(Collected data entries)
== Segment start ==

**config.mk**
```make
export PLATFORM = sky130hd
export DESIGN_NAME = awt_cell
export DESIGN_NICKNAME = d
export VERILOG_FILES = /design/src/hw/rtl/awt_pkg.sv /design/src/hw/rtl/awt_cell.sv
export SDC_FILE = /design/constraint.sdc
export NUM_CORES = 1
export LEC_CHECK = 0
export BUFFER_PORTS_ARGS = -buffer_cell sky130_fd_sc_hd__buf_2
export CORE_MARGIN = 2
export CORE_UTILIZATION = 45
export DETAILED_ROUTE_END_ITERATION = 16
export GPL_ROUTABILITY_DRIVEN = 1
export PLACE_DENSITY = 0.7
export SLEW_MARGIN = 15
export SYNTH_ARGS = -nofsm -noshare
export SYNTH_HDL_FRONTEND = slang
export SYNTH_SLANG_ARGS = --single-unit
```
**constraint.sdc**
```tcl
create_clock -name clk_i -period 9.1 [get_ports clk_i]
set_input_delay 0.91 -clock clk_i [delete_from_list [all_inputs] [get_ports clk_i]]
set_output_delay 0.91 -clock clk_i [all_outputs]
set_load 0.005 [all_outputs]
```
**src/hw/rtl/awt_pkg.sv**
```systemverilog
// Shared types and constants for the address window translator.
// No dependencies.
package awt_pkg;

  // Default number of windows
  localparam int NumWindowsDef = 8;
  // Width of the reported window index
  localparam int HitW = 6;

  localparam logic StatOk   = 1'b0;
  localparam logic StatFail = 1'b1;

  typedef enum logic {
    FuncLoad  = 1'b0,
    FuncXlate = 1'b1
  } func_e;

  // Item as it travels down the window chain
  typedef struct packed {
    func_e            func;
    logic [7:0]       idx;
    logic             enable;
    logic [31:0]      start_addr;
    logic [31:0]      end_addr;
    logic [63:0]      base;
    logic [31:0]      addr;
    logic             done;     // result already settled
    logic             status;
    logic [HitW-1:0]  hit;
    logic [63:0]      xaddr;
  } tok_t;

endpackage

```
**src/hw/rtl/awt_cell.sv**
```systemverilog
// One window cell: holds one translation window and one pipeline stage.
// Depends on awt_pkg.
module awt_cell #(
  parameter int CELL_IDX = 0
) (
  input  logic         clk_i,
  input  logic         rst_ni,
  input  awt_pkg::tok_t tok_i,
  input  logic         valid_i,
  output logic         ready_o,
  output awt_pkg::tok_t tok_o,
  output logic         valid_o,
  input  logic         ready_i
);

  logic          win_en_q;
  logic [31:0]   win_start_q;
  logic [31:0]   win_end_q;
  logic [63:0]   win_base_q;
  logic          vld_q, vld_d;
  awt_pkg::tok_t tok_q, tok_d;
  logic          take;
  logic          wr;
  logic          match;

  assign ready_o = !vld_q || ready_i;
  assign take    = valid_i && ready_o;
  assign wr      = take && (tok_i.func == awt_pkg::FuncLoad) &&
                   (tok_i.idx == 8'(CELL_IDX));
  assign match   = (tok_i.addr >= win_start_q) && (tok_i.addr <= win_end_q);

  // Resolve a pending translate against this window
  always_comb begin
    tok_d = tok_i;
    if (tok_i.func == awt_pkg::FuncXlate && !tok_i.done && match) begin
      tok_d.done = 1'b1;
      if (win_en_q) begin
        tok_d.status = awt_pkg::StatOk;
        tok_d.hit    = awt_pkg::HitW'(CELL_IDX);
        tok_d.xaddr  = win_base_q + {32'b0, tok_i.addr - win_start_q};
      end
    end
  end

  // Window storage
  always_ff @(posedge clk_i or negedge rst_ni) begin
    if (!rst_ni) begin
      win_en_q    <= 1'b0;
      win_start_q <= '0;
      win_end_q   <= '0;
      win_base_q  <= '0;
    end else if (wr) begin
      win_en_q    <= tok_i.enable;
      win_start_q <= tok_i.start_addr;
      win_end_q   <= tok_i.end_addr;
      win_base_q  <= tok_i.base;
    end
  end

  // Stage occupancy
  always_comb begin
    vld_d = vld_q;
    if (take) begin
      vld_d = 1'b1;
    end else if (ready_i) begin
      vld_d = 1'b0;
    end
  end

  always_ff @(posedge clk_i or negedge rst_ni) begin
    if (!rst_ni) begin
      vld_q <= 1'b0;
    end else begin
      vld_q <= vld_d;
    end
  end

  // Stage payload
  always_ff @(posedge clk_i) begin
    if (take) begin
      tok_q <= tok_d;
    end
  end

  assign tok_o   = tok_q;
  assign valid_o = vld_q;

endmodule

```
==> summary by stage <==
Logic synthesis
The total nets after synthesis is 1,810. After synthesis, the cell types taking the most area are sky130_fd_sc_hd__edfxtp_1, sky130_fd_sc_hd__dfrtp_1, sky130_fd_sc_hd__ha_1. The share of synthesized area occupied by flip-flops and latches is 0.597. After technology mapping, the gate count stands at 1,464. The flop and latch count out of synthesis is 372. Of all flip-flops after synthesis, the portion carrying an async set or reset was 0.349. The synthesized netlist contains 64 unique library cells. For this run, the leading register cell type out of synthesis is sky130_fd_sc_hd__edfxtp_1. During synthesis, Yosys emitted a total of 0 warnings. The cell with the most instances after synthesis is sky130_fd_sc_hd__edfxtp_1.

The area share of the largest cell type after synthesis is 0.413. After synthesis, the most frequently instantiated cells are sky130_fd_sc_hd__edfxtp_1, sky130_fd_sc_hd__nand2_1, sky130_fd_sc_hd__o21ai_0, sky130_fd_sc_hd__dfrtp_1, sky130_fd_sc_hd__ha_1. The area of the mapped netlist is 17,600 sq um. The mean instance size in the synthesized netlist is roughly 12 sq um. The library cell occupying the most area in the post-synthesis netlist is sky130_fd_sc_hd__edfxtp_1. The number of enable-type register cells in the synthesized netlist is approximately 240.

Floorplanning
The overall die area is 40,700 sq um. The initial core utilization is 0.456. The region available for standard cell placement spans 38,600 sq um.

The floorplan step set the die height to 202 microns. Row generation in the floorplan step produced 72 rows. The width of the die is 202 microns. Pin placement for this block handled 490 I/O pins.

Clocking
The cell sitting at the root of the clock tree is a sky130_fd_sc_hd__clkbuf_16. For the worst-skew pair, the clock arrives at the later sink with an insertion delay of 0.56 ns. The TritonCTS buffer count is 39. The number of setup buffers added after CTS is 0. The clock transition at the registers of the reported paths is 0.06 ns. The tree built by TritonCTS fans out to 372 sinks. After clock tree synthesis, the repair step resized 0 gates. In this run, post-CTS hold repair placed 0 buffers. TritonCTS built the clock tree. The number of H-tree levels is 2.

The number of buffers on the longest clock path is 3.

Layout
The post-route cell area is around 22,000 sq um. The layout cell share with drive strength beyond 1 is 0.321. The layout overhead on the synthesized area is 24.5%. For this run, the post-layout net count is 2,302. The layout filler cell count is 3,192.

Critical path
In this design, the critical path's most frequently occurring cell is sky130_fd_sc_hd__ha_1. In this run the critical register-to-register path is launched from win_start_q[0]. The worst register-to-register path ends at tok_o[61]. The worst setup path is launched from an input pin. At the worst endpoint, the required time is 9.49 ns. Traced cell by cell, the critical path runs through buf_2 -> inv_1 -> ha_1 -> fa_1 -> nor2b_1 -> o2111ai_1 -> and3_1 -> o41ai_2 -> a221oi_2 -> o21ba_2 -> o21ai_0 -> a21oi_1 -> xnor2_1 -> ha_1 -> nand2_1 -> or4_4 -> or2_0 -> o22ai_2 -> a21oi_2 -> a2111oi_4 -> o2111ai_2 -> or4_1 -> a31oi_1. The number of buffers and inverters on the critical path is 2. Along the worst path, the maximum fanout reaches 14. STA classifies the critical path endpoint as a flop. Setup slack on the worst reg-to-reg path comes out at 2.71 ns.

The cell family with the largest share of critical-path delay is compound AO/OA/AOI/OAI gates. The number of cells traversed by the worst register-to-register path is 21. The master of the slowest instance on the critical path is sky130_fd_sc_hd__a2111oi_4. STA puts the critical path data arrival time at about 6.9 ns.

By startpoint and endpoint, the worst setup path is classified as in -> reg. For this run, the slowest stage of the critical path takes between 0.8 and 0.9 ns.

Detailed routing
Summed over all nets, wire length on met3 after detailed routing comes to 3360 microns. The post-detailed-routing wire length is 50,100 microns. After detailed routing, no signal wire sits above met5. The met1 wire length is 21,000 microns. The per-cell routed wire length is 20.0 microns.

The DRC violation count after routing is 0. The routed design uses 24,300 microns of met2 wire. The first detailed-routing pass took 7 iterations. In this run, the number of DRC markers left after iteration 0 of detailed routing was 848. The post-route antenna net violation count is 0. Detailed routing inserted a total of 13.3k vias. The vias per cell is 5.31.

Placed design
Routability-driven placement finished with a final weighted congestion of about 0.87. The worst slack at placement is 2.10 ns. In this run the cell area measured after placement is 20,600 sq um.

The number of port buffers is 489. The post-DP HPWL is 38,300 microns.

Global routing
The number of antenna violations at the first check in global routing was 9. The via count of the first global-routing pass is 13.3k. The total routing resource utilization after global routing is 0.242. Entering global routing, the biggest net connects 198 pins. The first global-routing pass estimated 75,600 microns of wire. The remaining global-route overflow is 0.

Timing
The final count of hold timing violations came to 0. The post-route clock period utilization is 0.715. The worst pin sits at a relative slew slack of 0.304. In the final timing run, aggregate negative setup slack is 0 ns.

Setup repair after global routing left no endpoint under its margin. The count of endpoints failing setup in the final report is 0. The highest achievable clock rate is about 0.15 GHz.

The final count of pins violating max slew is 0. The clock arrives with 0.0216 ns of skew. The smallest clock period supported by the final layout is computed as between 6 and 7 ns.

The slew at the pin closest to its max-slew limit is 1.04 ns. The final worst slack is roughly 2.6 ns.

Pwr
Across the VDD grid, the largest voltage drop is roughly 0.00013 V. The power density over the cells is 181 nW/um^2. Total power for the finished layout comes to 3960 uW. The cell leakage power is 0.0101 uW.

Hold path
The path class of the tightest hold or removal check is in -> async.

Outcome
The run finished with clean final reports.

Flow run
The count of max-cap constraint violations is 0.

== Segment end ==
== Segment start ==

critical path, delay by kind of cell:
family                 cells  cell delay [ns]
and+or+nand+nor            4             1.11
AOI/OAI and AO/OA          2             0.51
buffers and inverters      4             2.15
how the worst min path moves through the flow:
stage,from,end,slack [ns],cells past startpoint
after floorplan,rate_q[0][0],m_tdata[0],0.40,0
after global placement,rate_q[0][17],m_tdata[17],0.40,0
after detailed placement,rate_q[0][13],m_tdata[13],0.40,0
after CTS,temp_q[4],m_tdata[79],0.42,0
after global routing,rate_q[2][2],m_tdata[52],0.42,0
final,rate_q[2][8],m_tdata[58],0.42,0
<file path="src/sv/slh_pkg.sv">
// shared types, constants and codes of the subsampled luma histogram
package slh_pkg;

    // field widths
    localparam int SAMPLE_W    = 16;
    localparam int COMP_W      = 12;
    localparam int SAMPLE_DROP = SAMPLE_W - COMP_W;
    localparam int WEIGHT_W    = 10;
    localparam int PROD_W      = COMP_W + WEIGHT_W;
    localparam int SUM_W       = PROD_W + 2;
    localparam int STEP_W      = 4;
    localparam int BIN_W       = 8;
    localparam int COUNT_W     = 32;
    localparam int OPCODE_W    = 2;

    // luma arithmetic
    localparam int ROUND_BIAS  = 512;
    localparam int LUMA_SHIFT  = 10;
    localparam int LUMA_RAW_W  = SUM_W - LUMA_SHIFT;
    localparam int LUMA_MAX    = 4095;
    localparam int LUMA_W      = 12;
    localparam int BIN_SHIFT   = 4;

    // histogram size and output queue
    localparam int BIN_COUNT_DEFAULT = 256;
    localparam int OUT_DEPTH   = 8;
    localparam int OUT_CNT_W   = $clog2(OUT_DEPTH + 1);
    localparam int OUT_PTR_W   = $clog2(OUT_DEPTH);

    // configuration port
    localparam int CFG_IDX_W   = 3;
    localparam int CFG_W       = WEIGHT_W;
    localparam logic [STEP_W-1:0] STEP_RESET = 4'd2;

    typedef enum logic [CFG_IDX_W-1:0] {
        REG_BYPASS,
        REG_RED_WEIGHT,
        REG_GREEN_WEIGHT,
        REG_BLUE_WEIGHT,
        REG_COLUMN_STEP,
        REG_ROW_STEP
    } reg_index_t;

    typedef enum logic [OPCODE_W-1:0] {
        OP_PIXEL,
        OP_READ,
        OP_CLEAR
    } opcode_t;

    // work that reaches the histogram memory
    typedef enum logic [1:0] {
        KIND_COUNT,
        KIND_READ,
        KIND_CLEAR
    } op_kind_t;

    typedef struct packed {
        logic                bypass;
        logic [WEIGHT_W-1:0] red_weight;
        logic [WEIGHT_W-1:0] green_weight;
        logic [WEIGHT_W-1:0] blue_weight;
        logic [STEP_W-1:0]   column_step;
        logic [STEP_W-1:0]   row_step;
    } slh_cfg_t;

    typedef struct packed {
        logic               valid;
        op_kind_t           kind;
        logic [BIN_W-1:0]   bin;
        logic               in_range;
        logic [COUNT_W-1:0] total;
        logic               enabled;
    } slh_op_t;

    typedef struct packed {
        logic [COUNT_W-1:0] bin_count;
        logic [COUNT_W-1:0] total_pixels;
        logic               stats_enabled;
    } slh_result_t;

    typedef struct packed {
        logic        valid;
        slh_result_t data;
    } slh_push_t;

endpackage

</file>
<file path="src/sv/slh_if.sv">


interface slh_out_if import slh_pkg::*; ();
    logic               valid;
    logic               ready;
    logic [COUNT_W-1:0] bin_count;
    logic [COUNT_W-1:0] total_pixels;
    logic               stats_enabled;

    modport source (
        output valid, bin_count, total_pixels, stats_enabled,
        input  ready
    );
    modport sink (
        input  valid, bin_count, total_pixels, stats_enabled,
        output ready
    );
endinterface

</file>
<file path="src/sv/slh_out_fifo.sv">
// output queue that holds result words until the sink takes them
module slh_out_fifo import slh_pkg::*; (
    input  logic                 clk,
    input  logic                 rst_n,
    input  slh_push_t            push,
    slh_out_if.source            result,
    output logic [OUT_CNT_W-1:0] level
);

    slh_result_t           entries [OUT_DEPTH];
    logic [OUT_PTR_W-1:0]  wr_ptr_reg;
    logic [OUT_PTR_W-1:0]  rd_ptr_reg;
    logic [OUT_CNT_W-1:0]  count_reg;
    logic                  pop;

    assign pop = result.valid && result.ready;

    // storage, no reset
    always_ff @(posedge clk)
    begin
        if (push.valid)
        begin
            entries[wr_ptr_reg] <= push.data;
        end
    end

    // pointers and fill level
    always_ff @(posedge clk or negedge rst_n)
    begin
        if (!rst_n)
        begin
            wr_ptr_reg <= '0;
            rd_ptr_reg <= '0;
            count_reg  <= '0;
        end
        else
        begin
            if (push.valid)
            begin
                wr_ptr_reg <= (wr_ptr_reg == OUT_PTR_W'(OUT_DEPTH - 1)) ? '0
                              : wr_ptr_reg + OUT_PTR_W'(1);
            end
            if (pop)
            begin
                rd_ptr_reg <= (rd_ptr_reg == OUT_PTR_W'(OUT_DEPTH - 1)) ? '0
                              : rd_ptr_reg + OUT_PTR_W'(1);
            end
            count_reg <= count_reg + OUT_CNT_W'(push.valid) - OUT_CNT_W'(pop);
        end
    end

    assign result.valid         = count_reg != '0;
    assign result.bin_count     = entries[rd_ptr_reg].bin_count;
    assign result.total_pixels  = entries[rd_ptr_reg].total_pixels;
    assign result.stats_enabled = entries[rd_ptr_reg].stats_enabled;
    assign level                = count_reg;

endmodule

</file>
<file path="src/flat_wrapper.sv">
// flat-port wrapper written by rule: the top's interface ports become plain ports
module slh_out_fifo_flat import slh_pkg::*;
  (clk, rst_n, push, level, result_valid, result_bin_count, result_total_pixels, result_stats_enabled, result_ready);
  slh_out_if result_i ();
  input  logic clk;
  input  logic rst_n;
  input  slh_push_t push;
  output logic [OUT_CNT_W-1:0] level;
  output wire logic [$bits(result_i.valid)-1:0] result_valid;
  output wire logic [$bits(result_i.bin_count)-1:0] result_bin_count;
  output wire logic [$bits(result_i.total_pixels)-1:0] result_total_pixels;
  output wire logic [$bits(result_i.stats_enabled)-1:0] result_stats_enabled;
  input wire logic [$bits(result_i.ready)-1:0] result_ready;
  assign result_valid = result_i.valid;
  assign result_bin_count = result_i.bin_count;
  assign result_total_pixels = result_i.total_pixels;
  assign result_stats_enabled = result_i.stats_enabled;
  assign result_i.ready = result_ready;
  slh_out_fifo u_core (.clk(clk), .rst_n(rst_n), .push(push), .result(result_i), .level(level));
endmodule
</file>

== Segment end ==
== Segment start ==

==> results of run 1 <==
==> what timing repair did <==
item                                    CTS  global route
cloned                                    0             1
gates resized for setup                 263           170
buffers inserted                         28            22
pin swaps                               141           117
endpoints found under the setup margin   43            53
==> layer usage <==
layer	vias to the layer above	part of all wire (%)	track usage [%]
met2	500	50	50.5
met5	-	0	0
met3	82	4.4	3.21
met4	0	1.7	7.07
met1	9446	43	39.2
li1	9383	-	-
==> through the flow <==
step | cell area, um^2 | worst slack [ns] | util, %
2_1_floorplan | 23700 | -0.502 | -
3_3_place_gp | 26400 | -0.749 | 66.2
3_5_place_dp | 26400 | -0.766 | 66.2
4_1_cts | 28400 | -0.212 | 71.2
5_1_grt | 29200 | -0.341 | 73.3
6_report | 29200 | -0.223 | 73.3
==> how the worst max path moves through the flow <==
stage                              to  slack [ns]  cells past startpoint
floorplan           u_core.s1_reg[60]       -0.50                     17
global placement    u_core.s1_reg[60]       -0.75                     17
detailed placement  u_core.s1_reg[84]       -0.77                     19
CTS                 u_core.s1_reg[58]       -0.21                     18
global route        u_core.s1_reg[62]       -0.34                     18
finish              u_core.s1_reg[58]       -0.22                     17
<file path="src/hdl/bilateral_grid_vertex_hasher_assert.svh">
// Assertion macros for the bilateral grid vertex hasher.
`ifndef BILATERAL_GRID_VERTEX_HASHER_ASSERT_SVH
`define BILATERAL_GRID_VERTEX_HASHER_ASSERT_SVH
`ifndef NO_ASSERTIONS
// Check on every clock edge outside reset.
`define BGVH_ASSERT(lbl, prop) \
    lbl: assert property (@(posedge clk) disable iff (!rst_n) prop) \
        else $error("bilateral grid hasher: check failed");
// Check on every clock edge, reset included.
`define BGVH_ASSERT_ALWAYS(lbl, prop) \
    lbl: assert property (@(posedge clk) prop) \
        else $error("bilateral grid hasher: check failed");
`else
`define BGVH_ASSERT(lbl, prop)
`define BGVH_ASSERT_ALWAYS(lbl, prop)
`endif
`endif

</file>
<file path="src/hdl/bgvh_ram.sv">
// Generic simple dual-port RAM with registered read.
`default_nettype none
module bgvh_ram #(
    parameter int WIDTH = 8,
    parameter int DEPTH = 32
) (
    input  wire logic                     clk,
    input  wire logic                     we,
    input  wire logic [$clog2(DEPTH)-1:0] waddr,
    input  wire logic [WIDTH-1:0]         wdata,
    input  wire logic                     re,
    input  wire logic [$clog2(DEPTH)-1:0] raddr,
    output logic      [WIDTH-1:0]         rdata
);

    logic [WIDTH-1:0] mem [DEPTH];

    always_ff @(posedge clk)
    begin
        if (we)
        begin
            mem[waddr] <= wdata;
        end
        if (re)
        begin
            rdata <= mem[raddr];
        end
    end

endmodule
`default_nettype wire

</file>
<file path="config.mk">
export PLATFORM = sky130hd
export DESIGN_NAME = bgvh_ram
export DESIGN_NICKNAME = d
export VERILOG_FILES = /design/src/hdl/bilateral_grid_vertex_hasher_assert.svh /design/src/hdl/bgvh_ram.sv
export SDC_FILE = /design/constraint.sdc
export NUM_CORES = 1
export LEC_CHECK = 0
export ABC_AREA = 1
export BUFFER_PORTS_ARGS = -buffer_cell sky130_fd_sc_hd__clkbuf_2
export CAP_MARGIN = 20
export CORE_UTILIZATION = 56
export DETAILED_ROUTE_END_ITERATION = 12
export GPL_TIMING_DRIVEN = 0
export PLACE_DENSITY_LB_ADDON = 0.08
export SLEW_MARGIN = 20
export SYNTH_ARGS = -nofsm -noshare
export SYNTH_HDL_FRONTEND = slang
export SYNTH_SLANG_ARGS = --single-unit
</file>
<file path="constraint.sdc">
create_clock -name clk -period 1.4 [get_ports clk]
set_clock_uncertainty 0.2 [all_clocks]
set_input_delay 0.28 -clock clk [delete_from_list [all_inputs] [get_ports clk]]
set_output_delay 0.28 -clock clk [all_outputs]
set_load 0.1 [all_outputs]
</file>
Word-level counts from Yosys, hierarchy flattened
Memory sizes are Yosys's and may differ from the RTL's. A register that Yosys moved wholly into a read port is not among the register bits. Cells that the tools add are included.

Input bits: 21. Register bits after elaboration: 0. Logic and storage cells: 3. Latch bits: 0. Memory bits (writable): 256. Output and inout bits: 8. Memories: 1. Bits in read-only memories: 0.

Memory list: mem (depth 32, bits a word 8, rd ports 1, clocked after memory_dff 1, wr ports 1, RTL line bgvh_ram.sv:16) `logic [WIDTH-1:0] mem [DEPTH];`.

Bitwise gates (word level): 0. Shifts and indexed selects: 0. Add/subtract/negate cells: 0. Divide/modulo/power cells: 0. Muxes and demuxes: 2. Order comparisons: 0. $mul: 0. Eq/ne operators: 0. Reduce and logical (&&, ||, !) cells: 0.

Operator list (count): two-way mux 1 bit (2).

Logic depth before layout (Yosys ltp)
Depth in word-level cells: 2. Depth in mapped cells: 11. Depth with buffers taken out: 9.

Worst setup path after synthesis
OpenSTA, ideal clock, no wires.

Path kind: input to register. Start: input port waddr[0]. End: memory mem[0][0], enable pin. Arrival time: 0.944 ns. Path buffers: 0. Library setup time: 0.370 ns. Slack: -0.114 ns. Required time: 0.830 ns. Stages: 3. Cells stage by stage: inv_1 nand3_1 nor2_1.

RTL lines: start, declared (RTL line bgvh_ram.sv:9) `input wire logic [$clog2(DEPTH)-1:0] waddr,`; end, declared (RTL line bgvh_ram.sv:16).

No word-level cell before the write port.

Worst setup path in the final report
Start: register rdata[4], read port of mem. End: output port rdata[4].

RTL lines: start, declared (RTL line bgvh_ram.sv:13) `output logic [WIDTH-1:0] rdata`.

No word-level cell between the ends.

== Segment end ==

:: EXERCISE ::
The required output is every line above from the one with "after CTS,temp_q[4],m_tdata[79],0.42,0" down to the one with "after global routing,rate_q[2][2],m_tdata[52],0.42,0", restated word for word, ends included.

:: SOLUTION TO THIS PROBLEM ::
after CTS,temp_q[4],m_tdata[79],0.42,0
after global routing,rate_q[2][2],m_tdata[52],0.42,0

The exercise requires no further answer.